1. Pest management strategies should be informed by research on a broad suite of biotic and abiotic interactions. We used a life table response experiment (LTRE) to assess the reliability of ragwort Jacobaea vulgaris management recommendations based on interactions of (i) time of disturbance to initiate experimental units, (ii) herbivory from two biological control organisms, the cinnabar moth Tyria jacobaeae and ragwort flea beetle Longitarsus jacobaeae and (iii) interspecific competition by perennial grasses.
2. Our LTRE combines a factorial experiment with a linear, deterministic matrix model for ragwort populations representing transitions among three stages: 1st year juveniles, ≥2nd year juveniles and adults. Elasticity analysis identified potentially vulnerable ragwort transitions, and a contributions analysis confirmed which treatments influenced these transitions. Ultimate treatment effects were quantified as the reduction in population growth rates and time to local extinction.
3. Elasticity analyses found the ragwort’s biennial pathway, juvenile to adult transition and fertility transition were most influential and most amenable to manipulation across all community configurations. The flea beetle and perennial grass competition had negative effects on survival and fertility, whereas the cinnabar moth only reduced fertility and induced the perennial pathway.

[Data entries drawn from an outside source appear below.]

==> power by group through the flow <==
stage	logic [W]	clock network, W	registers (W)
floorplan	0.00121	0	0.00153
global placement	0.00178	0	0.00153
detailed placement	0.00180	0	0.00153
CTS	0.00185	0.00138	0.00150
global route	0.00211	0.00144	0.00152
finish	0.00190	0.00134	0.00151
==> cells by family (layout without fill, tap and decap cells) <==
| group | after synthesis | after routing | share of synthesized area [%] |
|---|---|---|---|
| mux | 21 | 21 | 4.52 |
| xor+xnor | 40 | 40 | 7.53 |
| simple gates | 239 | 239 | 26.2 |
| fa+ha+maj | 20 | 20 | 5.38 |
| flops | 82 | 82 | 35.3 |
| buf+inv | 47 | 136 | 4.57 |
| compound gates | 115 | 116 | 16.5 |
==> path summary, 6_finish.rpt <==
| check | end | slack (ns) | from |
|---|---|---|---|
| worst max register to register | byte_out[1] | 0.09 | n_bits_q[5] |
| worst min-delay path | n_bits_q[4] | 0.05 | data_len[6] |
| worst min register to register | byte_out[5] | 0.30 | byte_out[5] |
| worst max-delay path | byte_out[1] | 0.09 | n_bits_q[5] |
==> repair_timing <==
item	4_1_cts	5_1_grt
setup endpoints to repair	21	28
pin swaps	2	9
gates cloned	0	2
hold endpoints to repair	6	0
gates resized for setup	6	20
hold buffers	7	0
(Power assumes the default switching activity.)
[src/rtl/conv1_frame_ctrl_pkg.sv]
// conv1_frame_ctrl_pkg: shared state encoding, sizing helpers and constants
// for the conv1 frame sequencer.
package conv1_frame_ctrl_pkg;

  typedef enum logic [2:0] {
    ST_IDLE   = 3'd0,
    ST_LOAD_W = 3'd1,
    ST_STREAM = 3'd2,
    ST_DRAIN  = 3'd3,
    ST_DONE   = 3'd4
  } state_t;

  localparam int W_ADDR_W = 5;

  // Counter width able to hold 0..n-1 (at least one bit).
  function automatic int cnt_w(input int n);
    return (n <= 2) ? 1 : $clog2(n);
  endfunction

  // A pixel closes a full kernel window once both coordinates reach KERNEL_W-1.
  function automatic logic in_window(input int x, input int y, input int k);
    return (x >= k - 1) && (y >= k - 1);
  endfunction

endpackage

[src/rtl/conv1_frame_ctrl_if.sv]
// conv1_frame_if: pixel stream, engine feed and weight-load signals of the
// conv1 sequencer. master = controller side, slave = pixel source / engine / ROM.
interface conv1_frame_if #(
  parameter int PIX_W = 8,
  parameter int WGT_W = 16
);
  logic [PIX_W-1:0]        pix_in_data;
  logic                    pix_in_valid;
  logic                    pix_in_ready;
  logic [PIX_W-1:0]        eng_data;
  logic                    eng_data_valid;
  logic                    eng_img_en;
  logic [4:0]              w_rom_addr;
  logic signed [WGT_W-1:0] w_rom_data;
  logic                    w_load_en;
  logic [4:0]              w_load_idx;
  logic signed [WGT_W-1:0] w_load_data;
  logic                    eng_out_valid;

  modport master (
    input  pix_in_data, pix_in_valid, w_rom_data,
    output pix_in_ready, eng_data, eng_data_valid, eng_img_en,
           w_rom_addr, w_load_en, w_load_idx, w_load_data, eng_out_valid
  );

  modport slave (
    output pix_in_data, pix_in_valid, w_rom_data,
    input  pix_in_ready, eng_data, eng_data_valid, eng_img_en,
           w_rom_addr, w_load_en, w_load_idx, w_load_data, eng_out_valid
  );
endinterface

[src/rtl/conv1_frame_ctrl_pos_counter.sv]
// conv1_pos_counter: x/y pixel position inside the frame. Advances on en,
// x wraps at IMG_W and carries into y; y wraps at IMG_H. last flags the final pixel.
module conv1_pos_counter
  import conv1_frame_ctrl_pkg::*;
#(
  parameter int IMG_W = 200,
  parameter int IMG_H = 200,
  parameter int XW    = cnt_w(IMG_W),
  parameter int YW    = cnt_w(IMG_H)
) (
  input  logic          clk,
  input  logic          rst,
  input  logic          clr,
  input  logic          en,
  output logic [XW-1:0] x_cnt,
  output logic [YW-1:0] y_cnt,
  output logic          last
);

  // Raster-order position update; clr has priority over en.
  always_ff @(posedge clk or posedge rst) begin
    if (rst) begin
      x_cnt <= '0;
      y_cnt <= '0;
    end else if (clr) begin
      x_cnt <= '0;
      y_cnt <= '0;
    end else if (en) begin
      if (x_cnt == XW'(IMG_W - 1)) begin
        x_cnt <= '0;
        y_cnt <= (y_cnt == YW'(IMG_H - 1)) ? '0 : y_cnt + 1'b1;
      end else begin
        x_cnt <= x_cnt + 1'b1;
      end
    end
  end

  assign last = (x_cnt == XW'(IMG_W - 1)) && (y_cnt == YW'(IMG_H - 1));

endmodule

[src/rtl/conv1_frame_ctrl.sv]
// conv1_frame_ctrl: sequencer for the conv1 5x5 engine. Loads KERNEL_W^2
// weights from the ROM, streams one IMG_W x IMG_H frame with valid/ready,
// flags valid engine sums and pulses done after draining the pipeline.
// Optional build macro CONV1_CTRL_STALL_CNT_EN adds stall_cnt, the number of
// STREAM cycles without an incoming pixel.
module conv1_frame_ctrl
  import conv1_frame_ctrl_pkg::*;
#(
  parameter int IMG_W    = 200,
  parameter int IMG_H    = 200,
  parameter int KERNEL_W = 5,
  parameter int PIPE_LAT = 2,
  parameter int PIX_W    = 8,
  parameter int WGT_W    = 16
) (
  input  logic            clk,
  input  logic            rst,
  input  logic            start,
  input  logic            abort,
  output logic            busy,
  output logic            done,
  conv1_frame_if.master   bus
`ifdef CONV1_CTRL_STALL_CNT_EN
  ,
  output logic [31:0]     stall_cnt
`endif
);

  localparam int N_WGT = KERNEL_W * KERNEL_W;
  localparam int XW    = cnt_w(IMG_W);
  localparam int YW    = cnt_w(IMG_H);
  localparam int DRN_W = cnt_w(PIPE_LAT + 1);

  state_t                  state;
  logic [W_ADDR_W-1:0]     k_cnt;
  logic [DRN_W-1:0]        drn_cnt;
  logic                    pix_rdy;
  logic                    img_en;
  logic                    wld_en;
  logic                    accept;
  logic                    start_go;
  logic                    abort_go;
  logic                    pos_clr;
  logic                    pos_last;
  logic [XW-1:0]           x_cnt;
  logic [YW-1:0]           y_cnt;
  logic                    win;
  logic signed [WGT_W-1:0] wgt_p0;
  logic [PIX_W-1:0]        eng_data_p1;
  logic                    vld_p1;
  logic [PIPE_LAT:0]       vld_p;

  assign accept   = bus.pix_in_valid & pix_rdy;
  assign start_go = (state == ST_IDLE) & start & ~abort;
  assign abort_go = abort & ((state == ST_LOAD_W) | (state == ST_STREAM) | (state == ST_DRAIN));
  assign pos_clr  = abort | (state == ST_IDLE);
  assign win      = accept & in_window(int'(x_cnt), int'(y_cnt), KERNEL_W);

  conv1_pos_counter #(
    .IMG_W (IMG_W),
    .IMG_H (IMG_H),
    .XW    (XW),
    .YW    (YW)
  ) u_pos (
    .clk   (clk),
    .rst   (rst),
    .clr   (pos_clr),
    .en    (accept),
    .x_cnt (x_cnt),
    .y_cnt (y_cnt),
    .last  (pos_last)
  );

  // Frame FSM with registered control outputs.
  always_ff @(posedge clk or posedge rst) begin
    if (rst) begin
      state   <= ST_IDLE;
      busy    <= 1'b0;
      done    <= 1'b0;
      pix_rdy <= 1'b0;
      img_en  <= 1'b0;
      wld_en  <= 1'b0;
      k_cnt   <= '0;
      drn_cnt <= '0;
    end else begin
      done <= 1'b0;
      if (abort_go) begin
        state   <= ST_IDLE;
        busy    <= 1'b0;
        pix_rdy <= 1'b0;
        img_en  <= 1'b0;
        wld_en  <= 1'b0;
        k_cnt   <= '0;
        drn_cnt <= '0;
      end else begin
        case (state)
          ST_IDLE: begin
            if (start_go) begin
              state  <= ST_LOAD_W;
              busy   <= 1'b1;
              wld_en <= 1'b1;
              k_cnt  <= '0;
            end
          end
          ST_LOAD_W: begin
            if (k_cnt == W_ADDR_W'(N_WGT - 1)) begin
              state   <= ST_STREAM;
              wld_en  <= 1'b0;
              k_cnt   <= '0;
              pix_rdy <= 1'b1;
              img_en  <= 1'b1;
            end else begin
              k_cnt <= k_cnt + 1'b1;
            end
          end
          ST_STREAM: begin
            if (accept && pos_last) begin
              state   <= ST_DRAIN;
              pix_rdy <= 1'b0;
              img_en  <= 1'b0;
              drn_cnt <= '0;
            end
          end
          ST_DRAIN: begin
            if (drn_cnt == DRN_W'(PIPE_LAT)) begin
              state <= ST_DONE;
              done  <= 1'b1;
            end else begin
              drn_cnt <= drn_cnt + 1'b1;
            end
          end
          ST_DONE: begin
            state <= ST_IDLE;
            busy  <= 1'b0;
          end
          default: begin
            state <= ST_IDLE;
            busy  <= 1'b0;
          end
        endcase
      end
    end
  end

  // Stage p1: accepted pixel registered toward the engine.
  always_ff @(posedge clk or posedge rst) begin
    if (rst) begin
      eng_data_p1 <= '0;
      vld_p1      <= 1'b0;
    end else begin
      vld_p1 <= accept;
      if (accept) eng_data_p1 <= bus.pix_in_data;
    end
  end

  // Window-valid delay line; keeps shifting outside STREAM so late sums still flag.
  always_ff @(posedge clk or posedge rst) begin
    if (rst) begin
      vld_p <= '0;
    end else begin
      vld_p[0] <= win;
      for (int i = 1; i <= PIPE_LAT; i++) vld_p[i] <= vld_p[i-1];
    end
  end

`ifdef CONV1_CTRL_STALL_CNT_EN
  // Bubble counter: STREAM cycles with no pixel offered, restarted by each accepted start.
  always_ff @(posedge clk or posedge rst) begin
    if (rst) begin
      stall_cnt <= '0;
    end else if (start_go) begin
      stall_cnt <= '0;
    end else if ((state == ST_STREAM) && !bus.pix_in_valid) begin
      stall_cnt <= stall_cnt + 32'd1;
    end
  end
`endif

  assign wgt_p0             = bus.w_rom_data;
  assign bus.pix_in_ready   = pix_rdy;
  assign bus.eng_img_en     = img_en;
  assign bus.eng_data       = eng_data_p1;
  assign bus.eng_data_valid = vld_p1;
  assign bus.w_rom_addr     = k_cnt;
  assign bus.w_load_en      = wld_en;
  assign bus.w_load_idx     = wld_en ? k_cnt : '0;
  assign bus.w_load_data    = wld_en ? wgt_p0 : '0;
  assign bus.eng_out_valid  = vld_p[PIPE_LAT];

endmodule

4. All combinations of insects or increased plant competition reduced the growth rate of ragwort. Full interspecific competition and the flea beetle resulted in a significantly greater and faster decline in the ragwort populations than the cinnabar moth. Moreover, this pattern was consistent between two times of initial disturbance.

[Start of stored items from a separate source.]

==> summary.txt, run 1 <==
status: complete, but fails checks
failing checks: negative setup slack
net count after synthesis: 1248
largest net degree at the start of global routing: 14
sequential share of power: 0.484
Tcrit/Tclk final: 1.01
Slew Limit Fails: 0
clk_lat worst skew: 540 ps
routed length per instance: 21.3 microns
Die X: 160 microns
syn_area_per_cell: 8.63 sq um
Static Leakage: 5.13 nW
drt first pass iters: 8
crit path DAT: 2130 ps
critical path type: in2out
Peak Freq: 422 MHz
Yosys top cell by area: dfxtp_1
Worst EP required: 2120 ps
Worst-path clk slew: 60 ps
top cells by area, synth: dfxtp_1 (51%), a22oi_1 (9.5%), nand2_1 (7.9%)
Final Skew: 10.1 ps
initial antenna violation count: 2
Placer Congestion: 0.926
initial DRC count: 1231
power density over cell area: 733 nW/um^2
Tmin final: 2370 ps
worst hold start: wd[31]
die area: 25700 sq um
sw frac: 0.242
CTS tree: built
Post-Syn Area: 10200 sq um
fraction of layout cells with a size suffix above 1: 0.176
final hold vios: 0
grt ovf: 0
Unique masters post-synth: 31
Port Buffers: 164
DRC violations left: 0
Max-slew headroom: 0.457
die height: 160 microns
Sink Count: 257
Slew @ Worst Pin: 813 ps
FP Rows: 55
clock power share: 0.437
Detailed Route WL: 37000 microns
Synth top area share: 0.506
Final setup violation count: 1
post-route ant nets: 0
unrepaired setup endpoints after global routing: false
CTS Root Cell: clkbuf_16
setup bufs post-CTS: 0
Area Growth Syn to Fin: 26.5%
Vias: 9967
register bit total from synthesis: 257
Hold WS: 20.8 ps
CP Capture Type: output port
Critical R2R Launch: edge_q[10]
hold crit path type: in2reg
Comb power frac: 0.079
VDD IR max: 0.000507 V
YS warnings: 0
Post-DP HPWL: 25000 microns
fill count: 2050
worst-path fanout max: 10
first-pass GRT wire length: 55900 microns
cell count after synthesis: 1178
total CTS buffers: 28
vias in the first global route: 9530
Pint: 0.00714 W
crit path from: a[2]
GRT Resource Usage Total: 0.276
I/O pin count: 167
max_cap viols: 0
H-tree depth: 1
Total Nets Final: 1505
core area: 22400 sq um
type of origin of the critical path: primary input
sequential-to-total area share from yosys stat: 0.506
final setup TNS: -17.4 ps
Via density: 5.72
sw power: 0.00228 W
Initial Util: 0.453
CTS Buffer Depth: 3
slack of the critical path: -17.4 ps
===== src/rtl/seg_scan_pkg.sv =====
// seg_scan_pkg
// Shared definitions for the 7-segment scan controller:
//   state_t     - scan FSM states (BLANK dead-time slot, SHOW lit slot)
//   SEG_BLANK   - all segments off (active-low)
//   seg_decode  - BCD nibble to active-low {g,f,e,d,c,b,a}; A-F decode to blank
package seg_scan_pkg;

  typedef enum logic {
    BLANK = 1'b0,
    SHOW  = 1'b1
  } state_t;

  localparam logic [6:0] SEG_BLANK = 7'h7F;

  function automatic logic [6:0] seg_decode(input logic [3:0] nibble);
    logic [6:0] pat;
    case (nibble)
      4'd0:    pat = 7'h40;
      4'd1:    pat = 7'h79;
      4'd2:    pat = 7'h24;
      4'd3:    pat = 7'h30;
      4'd4:    pat = 7'h19;
      4'd5:    pat = 7'h12;
      4'd6:    pat = 7'h02;
      4'd7:    pat = 7'h78;
      4'd8:    pat = 7'h00;
      4'd9:    pat = 7'h10;
      default: pat = SEG_BLANK;
    endcase
    return pat;
  endfunction

endpackage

5.Synthesis and applications. Maximizing plant competition provides the fastest way to control ragwort. If this option is unavailable, for example, grazed or disturbed land, the ragwort flea beetle provides excellent management to lower ragwort densities without the potential nontarget effects of the cinnabar moth. Factorial experiments and matrix models help to evaluate interacting factors that influence invasive species’ vulnerabilities, inform how to intervene in a weed life cycle to reduce weed abundance and confirm recommendations that are robust to community variation.